Inconsistency Kills Canucks

San Jose VancouverThe first half of last night’s game against the San Jose Sharks were owned by the Vancouver Canucks.

The second half of the game looked like they had been replaced by the Manitoba Moose.

Through the first half of the game, the Canucks allowed just eight shots toward Roberto Luongo and it looked like just one more Vancouver goal could ice the team’s fourth win of this early season.

It was not to be. Maybe what turned the table was an unbelievable stick save by Evgeni Nabokov on Daniel Sedin in the second period when the Canucks were up 1-0 and applying massive amounts of pressure. Whatever it was, the home team decided to stop moving their legs for the remainder of the game.

San Jose got on the board after both Willie Mitchell and Mattias Ohlund were caught not moving their feet and were penalized accordingly, giving the Sharks a 5-on-3 powerplay for almost the full two minutes. After some courageous penalty killing, Steve Bernier was the recipient of a beautiful breakaway pass from Patrick Marleau to tie the game 1-1. After that it was all Sharks.
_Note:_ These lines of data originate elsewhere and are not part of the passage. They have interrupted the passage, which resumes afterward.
File: config.mk
export PLATFORM = sky130hd
export DESIGN_NAME = rfx_refresh_row_ext
export DESIGN_NICKNAME = d
export VERILOG_FILES = /design/src/rtl/rfx_pkg.sv /design/src/rtl/rfx_rst_sync.sv /design/src/rtl/rfx_strobe_edge.sv /design/src/rtl/rfx_carry_trig.sv /design/src/rtl/rfx_ext_counter.sv /design/src/rtl/rfx_refresh_row_ext.sv
export SDC_FILE = /design/constraint.sdc
export NUM_CORES = 1
export LEC_CHECK = 0
export BUFFER_PORTS_ARGS = -buffer_cell sky130_fd_sc_hd__buf_4
export CORE_AREA = 2 2 39 41
export DETAILED_ROUTE_END_ITERATION = 12
export DIE_AREA = 0 0 41 43
export HOLD_SLACK_MARGIN = 0.05
export PLACE_DENSITY = 0.62
export SLEW_MARGIN = 20
export SYNTH_ARGS = -nofsm -noshare
export SYNTH_HDL_FRONTEND = slang
export SYNTH_HIERARCHICAL = 1
export SYNTH_SLANG_ARGS = --single-unit
File: constraint.sdc
create_clock -name clk_i -period 0.8 [get_ports clk_i]
set_clock_uncertainty 0.1 [all_clocks]
set_input_delay 0.08 -clock clk_i [delete_from_list [all_inputs] [get_ports clk_i]]
set_output_delay 0.08 -clock clk_i [all_outputs]
set_load 0.02 [all_outputs]
File: src/rtl/rfx_pkg.sv
package rfx_pkg;

  localparam int CPU_ROW_W = 7;

  typedef enum logic {
    TRIG_MATCH     = 1'b0,
    TRIG_BIT6_FALL = 1'b1
  } trig_mode_e;

endpackage

File: src/rtl/rfx_rst_sync.sv
module rfx_rst_sync (
  input  logic clk_i,
  input  logic rst_ni,
  output logic rst_sync_no
);

  logic [1:0] stage_q;
  logic [1:0] stage_d;

  always_comb begin
    stage_d = {stage_q[0], 1'b1};
  end

  always_ff @(posedge clk_i or negedge rst_ni) begin
    if (!rst_ni) begin
      stage_q <= 2'b00;
    end else begin
      stage_q <= stage_d;
    end
  end

  assign rst_sync_no = stage_q[1];

endmodule

File: src/rtl/rfx_strobe_edge.sv
module rfx_strobe_edge (
  input  logic clk_i,
  input  logic rst_ni,
  input  logic act_i,
  output logic start_o,
  output logic stop_o
);

  logic act_q;
  logic act_d;

  always_comb begin
    act_d   = act_i;
    start_o = act_i & ~act_q;
    stop_o  = ~act_i & act_q;
  end

  always_ff @(posedge clk_i or negedge rst_ni) begin
    if (!rst_ni) begin
      act_q <= 1'b0;
    end else begin
      act_q <= act_d;
    end
  end

endmodule

File: src/rtl/rfx_carry_trig.sv
module rfx_carry_trig
  import rfx_pkg::*;
#(
  parameter trig_mode_e           TRIG_MODE = TRIG_MATCH,
  parameter logic [CPU_ROW_W-1:0] MATCH_ROW = '1
) (
  input  logic                 clk_i,
  input  logic                 rst_ni,
  input  logic                 start_i,
  input  logic [CPU_ROW_W-1:0] cpu_row_i,
  output logic                 trig_o
);

  localparam int MSB = CPU_ROW_W - 1;

  generate
    if (TRIG_MODE == TRIG_MATCH) begin : g_match
      always_comb begin
        trig_o = start_i & (cpu_row_i == MATCH_ROW);
      end
    end else begin : g_bit6
      logic msb_q;
      logic msb_d;
      logic msb_en;

      always_comb begin
        msb_en = start_i;
        msb_d  = cpu_row_i[MSB];
        trig_o = start_i & ~cpu_row_i[MSB] & msb_q;
      end

      always_ff @(posedge clk_i or negedge rst_ni) begin
        if (!rst_ni) begin
          msb_q <= 1'b0;
        end else if (msb_en) begin
          msb_q <= msb_d;
        end
      end
    end
  endgenerate

endmodule

File: src/rtl/rfx_ext_counter.sv
module rfx_ext_counter #(
  parameter int EXT_W = 2
) (
  input  logic             clk_i,
  input  logic             rst_ni,
  input  logic             arm_i,
  input  logic             commit_i,
  output logic [EXT_W-1:0] ext_o
);

  logic             pend_q;
  logic             pend_d;
  logic [EXT_W-1:0] ext_q;
  logic [EXT_W-1:0] ext_d;
  logic [EXT_W:0]   carry;

  always_comb begin
    pend_d = pend_q;
    if (commit_i) begin
      pend_d = 1'b0;
    end else if (arm_i) begin
      pend_d = 1'b1;
    end
  end

  assign carry[0] = commit_i & pend_q;

  generate
    for (genvar k = 0; k < EXT_W; k++) begin : g_bit
      assign carry[k+1] = carry[k] & ext_q[k];
      assign ext_d[k]   = ext_q[k] ^ carry[k];
    end
  endgenerate

  always_ff @(posedge clk_i or negedge rst_ni) begin
    if (!rst_ni) begin
      pend_q <= 1'b0;
      ext_q  <= '0;
    end else begin
      pend_q <= pend_d;
      if (carry[0]) begin
        ext_q <= ext_d;
      end
    end
  end

  assign ext_o = ext_q;

endmodule

File: src/rtl/rfx_refresh_row_ext.sv
module rfx_refresh_row_ext
  import rfx_pkg::*;
#(
  parameter int                   EXT_W     = 2,
  parameter trig_mode_e           TRIG_MODE = TRIG_MATCH,
  parameter logic [CPU_ROW_W-1:0] MATCH_ROW = '1
) (
  input  logic                       clk_i,
  input  logic                       rst_ni,
  input  logic                       rfsh_act_i,
  input  logic [CPU_ROW_W-1:0]       cpu_row_i,
  output logic [CPU_ROW_W+EXT_W-1:0] row_o,
  output logic                       row_vld_o
);

  localparam int ROW_W = CPU_ROW_W + EXT_W;

  logic             rst_n_int;
  logic             start_w;
  logic             stop_w;
  logic             trig_w;
  logic [EXT_W-1:0] ext_w;

  rfx_rst_sync u_rst (
    .clk_i       (clk_i),
    .rst_ni      (rst_ni),
    .rst_sync_no (rst_n_int)
  );

  rfx_strobe_edge u_edge (
    .clk_i   (clk_i),
    .rst_ni  (rst_n_int),
    .act_i   (rfsh_act_i),
    .start_o (start_w),
    .stop_o  (stop_w)
  );

  rfx_carry_trig #(
    .TRIG_MODE (TRIG_MODE),
    .MATCH_ROW (MATCH_ROW)
  ) u_trig (
    .clk_i     (clk_i),
    .rst_ni    (rst_n_int),
    .start_i   (start_w),
    .cpu_row_i (cpu_row_i),
    .trig_o    (trig_w)
  );

  rfx_ext_counter #(
    .EXT_W (EXT_W)
  ) u_cnt (
    .clk_i    (clk_i),
    .rst_ni   (rst_n_int),
    .arm_i    (trig_w),
    .commit_i (stop_w),
    .ext_o    (ext_w)
  );

  always_comb begin
    row_vld_o = rfsh_act_i;
    row_o     = '0;
    if (rfsh_act_i) begin
      row_o = ROW_W'({ext_w, cpu_row_i});
    end
  end

endmodule

---- Yosys cells after proc, flatten, opt, wreduce, memory -nomap -nowiden ----
Cells that the tools add are included.
storage, ports and cells
  memories ................................ 0
  latch bits .............................. 0
  memory bits (writable) .................. 0
  register bits ........................... 6
  output and inout bits ................... 10
  logic and storage cells ................. 18
  input port bits ......................... 10
  ROM bits ................................ 0
cells by class
  $add $sub $neg .......................... 0
  shift-type cells ........................ 0
  divide/modulo/power cells ............... 0
  reduce and logical (&&, ||, !) cells .... 1
  bitwise gates (word level) .............. 9
  equal/unequal tests ..................... 1
  $lt $le $gt $ge ......................... 0
  muxes and demuxes ....................... 3
  $mul .................................... 0
operators by type and width
  cell                                        count
  9-bit 2-to-1 mux                            1
  7-bit equality test, second input constant  1
  1-bit AND                                   5
  1-bit 2-to-1 mux                            2
  1-bit NOT                                   2
  2-bit nonzero test                          1
  1-bit XOR                                   2

---- Depth between registers and ports, before layout ----
  depth after elaboration ................. 5
  gate-level depth with buffers ........... 5

---- Cells and area by module ----
Netlist, hierarchy kept.
modules (own cells, without submodules)
  module               seq. area each (um2)  area each (um2)  instances  cells each
  rfx_ext_counter      75.1                  132.6            1          10
  rfx_refresh_row_ext  0.0                   63.8             1          10
  rfx_rst_sync         50.0                  53.8             1          3
  rfx_strobe_edge      25.0                  40.0             1          3
  rfx_carry_trig       0.0                   16.3             1          3

---- Worst setup path before layout ----
Ideal clock, no wire load.
  kind .................................... register to register
  from .................................... register u_edge.act_q
  to ...................................... register u_cnt.ext_q[0], in the netlist u_cnt/ext_o[0]
  library setup time ...................... 0.125 ns
  data arrival time ....................... 1.187 ns
  slack ................................... -0.612 ns
  cell stages (with the launch flop) ...... 5
  period minus slack after synthesis ...... 1.412 ns
  data required time ...................... 0.575 ns
  path through ............................ dfrtp_1 and2b_2 and2_4 ha_1 mux2_4
on the way
  word-level cells in the longest chain between the ends .. 3
ends and longest elaborated chain
  item                      line                       RTL
  start, declared           rfx_strobe_edge.sv:9       logic act_q;
  start signal, assigned    rfx_strobe_edge.sv:22      act_q <= act_d;
  1-bit AND                 rfx_strobe_edge.sv:15      stop_o = ~act_i & act_q;
  named net stop_w          rfx_refresh_row_ext.sv:20  logic stop_w;
  1-bit AND                 rfx_ext_counter.sv:26      assign carry[0] = commit_i & pend_q;
  named net u_cnt.carry[0]  rfx_ext_counter.sv:15      logic [EXT_W:0] carry;
  1-bit XOR                 rfx_ext_counter.sv:31      assign ext_d[k] = ext_q[k] ^ carry[k];
  named net u_cnt.ext_d[0]  rfx_ext_counter.sv:14      logic [EXT_W-1:0] ext_d;
  end signal, assigned      rfx_ext_counter.sv:42      ext_q <= ext_d;
  end, declared             rfx_ext_counter.sv:13      logic [EXT_W-1:0] ext_q;
The timed path passes the listed nets, and every way through them passes these cells.
A chain may end at the register's enable or synchronous reset.

---- Worst setup path after layout ----
Ends and elaborated chain as after synthesis.

==> impl_metrics.toml <==
[outcome]
outcome = "finished with violations"
violations = "hold timing, setup timing"

[routing]
ant_nets = 0
first_pass_iters = 2
wl_per_cell_um = 9.82
drc_errors = 0
via_per_inst = 4.11
wl_um = 746
drt_iter0_markers = 1
vias = 312

[clock_tree]
clk_latency_ns = 0.24
cts_tree = "yes"
clock_path_buffers = 2
numCtsBuffers = 3
holdBufCountCts = 1
clkTransAtPathRegs_ns = 0.04
cts_root_buffer = "clkbuf_4"
clock_sinks = 6
cts-htree-levels = 1

[worst_hold_path]
worstHoldPathType = "reg2async"

[placed_design]
place_area_um2 = 527
routabilityCongestion = 0.727
numPortBuffers = 19

[logic_synthesis]
syn_area_um2 = 307
syn_avg_cell_area_um2 = 10.6
synthCells = 29
yosysWarnings = 6
ys_seq_area_share_pct = 49.0
synth-seq-cells = 6
synthTopCellsByArea = "dfrtp_1 (49%), and2_1 (18%), mux2_4 (4.9%)"
synth.net_count = 40
synthDistinctLibCells = 13
yosysTopAreaCell = "dfrtp_1"
synth_top_area_share_pct = 49.0

[grt]
grt_pass1_wl_mm = 1.15
grt_max_degree = 13
grt-ovfl-total = 0
busiest_layer = "met2"
use_met2_pct = 17.2
gr-usage-met3_pct = 4.71
grt_pass1_vias = 317
grt_usage_pct = 10.3
antenna_found_initial = 0
grtUsageMet1_pct = 8.58

[worst_setup_path]
slowest_stage = "dfrtp_1"
crit_fanout = 2
crit_buf_inv = 0
max_stage_delay_ns = 0.37
critical_path.cell_chain = "and2b_2 -> and2_4 -> ha_4 -> mux2_4"
crit_type = "reg2reg"
worstPathRequired_ns = 0.82
crit_family = "flip-flops"
critPathLaunchType = "flop"
critPathArrivalTime_ns = 1.40
endpoint_kind = "flop"
r2r_slack_ns = -0.58

[run]
maxCapViolations = 0

[final_layout]
mostFrequentLayoutCell = "buf_4"
synthToLayoutAreaGrowth_pct = 111
antenna_cells = 0
nNetsFinal = 73
drive_above_1_share_pct = 66.7
final_area_um2 = 647
mostFrequentLayoutCells = "buf_4 (17), buf_6 (10), and2_1 (7)"

[timing]
fin_ws_ns = -0.579
report.final.slew_viol_count = 0
maxClockFrequency_ghz = 0.725
finalCritPeriodShare_pct = 172
setup_violations = 5
tns_ns = -1.93
rsz0062_at_grt = "true"
whs_ns = -0.0398
period_minus_slack_ns = 1.38
finalHoldViolations = 5

[die]
core_area_mm2 = 0.00138
die_w_um = 41
die-area_mm2 = 0.00176
core.rowCount = 14
io_pins = 20
start_util_pct = 22.2
die_h_um = 43

[power_and_ir_drop]
leakagePower_nw = 0.323
finalPower_w = 0.000751
ir_drop_mv = 0.669
p_per_area_mw_per_mm2 = 1160
[worst register-to-register path: stages, from the launching register on]
cell and delay (ns):
dfrtp_1 0.37, and2b_2 0.20, and2_4 0.15, ha_4 0.20
mux2_4 0.25
[synth_stat cells]
cell type / instances
and2_4: 1
nand3_1: 1
xnor2_1: 1
dfrtp_1: 6
and2_1: 9
and2b_2: 1
nand4_1: 2
ha_1: 1
mux2_4: 1
nor2b_1: 1
buf_4: 1
nor2_1: 3
conb_1: 1
[through the flow]
| step | hold WS [ns] | setup slack (ns) | std cells | utilization, % |
|---|---|---|---|---|
| finish | -0.0398 | -0.579 | 76 | 46.7 |
| global route | -0.0211 | -0.613 | 76 | 46.7 |
| CTS | -0.0338 | -0.579 | 75 | 43.1 |
| detailed placement | -0.237 | -0.581 | 70 | 38.1 |
| global placement | -0.237 | -0.547 | 70 | 38.1 |
| floorplan | -0.316 | -0.556 | 29 | - |
[registers in the layout, summed over array words and instances (netlist names)]
register       flops
u_rst/stage_q      2
u_cnt/pend_q       1
u_cnt/ext_o        2
u_edge/act_q       1
[layer usage]
layer  part of all wire (%)  wire length (um)
met5                      0                 0
met2                     51               384
met4                      0                 0
met1                     38               280
met3                     11                81
[where the power goes]
part / switching [W] / leakage (nW) / internal [W]
sequential: 0.00000577 / 0.0769 / 0.000313
combinational: 0.0000690 / 0.233 / 0.0000985
clock: 0.0000956 / 0.0138 / 0.000169
[final timing paths]
| kind | startpoint | end | depth (start not counted) |
|---|---|---|---|
| setup / recovery | u_edge/act_q$_DFF_PN0_ | u_cnt/ext_o[0]$_DFFE_PN0P_ | 4 |
| hold / removal | u_rst/stage_q[1]$_DFF_PN0_ | u_cnt/ext_o[1]$_DFFE_PN0P_ | 0 |
| setup reg to reg | u_edge/act_q$_DFF_PN0_ | u_cnt/ext_o[0]$_DFFE_PN0P_ | 4 |
| hold reg to reg | u_rst/stage_q[1]$_DFF_PN0_ | u_cnt/ext_o[1]$_DFFE_PN0P_ | 0 |
| max in group asynchronous | rst_ni | u_rst/stage_q[0]$_DFF_PN0_ | 2 |
| min in group clk_i | rfsh_act_i | u_edge/act_q$_DFF_PN0_ | 2 |
[cells by family after synthesis]
group,count (synthesis),share of synthesized area (%)
multiplexers,1,4.90
other,1,1.22
buffers and inverters,1,2.45
XOR/XNOR,1,2.86
adder cells (fa/ha/maj),1,4.08
flip-flops,6,49.0
AND/OR/NAND/NOR,18,35.5
[cell type report]
cell class                      instances  area (um^2)
Clock buffer                            3         22.5
Fill cell                             140          737
Multi-Input combinational cell         22          189
Sequential cell                         6          150
Tap cell                               16         20.0
Timing Repair Buffer                   29          265
[timing repair]
action,CTS,global route
pin swaps,6,4
setup buffers,2,1
gates resized for setup,6,12
endpoints found under the setup margin,12,12
endpoints found under the hold margin,7,6
gates cloned,0,0
Power figures use the tool's default switching activity.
The Sharks beat the Canucks to every puck in the third period and used their size and physical play to their advantage, which had been something they did not do in the first period and parts of the second.

San Jose’s relentless puck pursuit in the third period made Vancouver’s defence look like six men, who had been turned into chickens and had their heads chopped off. If it wasn’t for Luongo, San Jose may have scored five or six times in the third period and could’ve handed the Canucks their second straight lopsided embarrassment on home ice.

The way the Canucks have played so far in this season makes you wonder what exactly they were focused on over the summer and into training camp.

They have only produced two 60-minute efforts this season and both came against the Edmonton Oilers, who are in a rebuilding phase and aren’t expected to be a top team. Against teams that stand a chance to get into the playoffs, the Canucks have had one solid effort (a 4-3 overtime victory over Calgary) and even that was not a complete showing.

Last year, despite the fact that Vancouver weren’t scoring like we’re used to, they at least out-worked the other team. They did that on a consistent basis, which was one of the things that got them to the next level. At this rate, their work ethic is not nearly where it has to be. If this is an early indication of where this team will be in three months, then we can forget about the playoffs, let alone the parade.

Now, not everyone played bad last night. There was a few players who stepped up, such as the short-stature defenceman Mike Weaver. Alex Burrows and Ryan Kesler have been a bright spot up front and for the most part, so has Brendan Morrison. But the efforts are not consistent across the board, something that was a complete opposite last season.

If this team wants to win and wants to get the Cup like they all say they do, then there needs to be a more consistent contribution from each member of the team.

Maybe some bag-skates will help that.


2 Responses

  1. I think the best description one blogger had to contribute was that this year the Canucks look more like a bunch of players instead of a well-oiled machine.

    Last year, the Canucks were super-disciplined. They came out every night and gave a 100% effort, all the while focusing on key things like positioning and defensive reliability. Vignault, for his ability to convert these freewheelers into defensive-minded players, was awarded the Adams. I think he deserved it absolutely.

    But what we’re seeing now is a breakdown in that mentality. It has little to do with the players themselves. I think every one of them has had a number of solid moments. But guys like Bieksa, who last year emerged as the number one man for the Canucks’ defense corps, have been lacking in discipline and spirit. Instead, they’ve been hoping that their skill will carry them — and they’re a team lacking in skill, to boot!

    So what’s the answer? Wait. I think as fans, we should have more confidence in Nonis and VIgnault than that. Firstly, we are only 6 games into the season. How long was it last year before we were more than a .500 club? It takes time to solidify and strengthen around the team in order to truly step it up the way they did post-Christmas last season. While it would be a disaster if they played this way for the rest of the year, we should at least have a bit more patience than this with them.

    That, and the fact that Nonis is a rock-solid GM who will move some guys if they underachieve, and I think we can count on the management to see the flaws to their end. Have faith, Canuckians — I didn’t last year, and look where they managed to finish off!

  2. Well the difference is that the expectations coming into this year is higher. The Canucks are supposed to be better, and continue their hotness streak heading into this season. It’s starting to concern fans because they don’t seem on top of their game. But of course, they still have 76 games left in the season and if history has shown anything, we turn it on during the second half of the season.

    You are right about players playing not as a team, but depending too much on skill and not hard work. It’s something AV needs to address and change.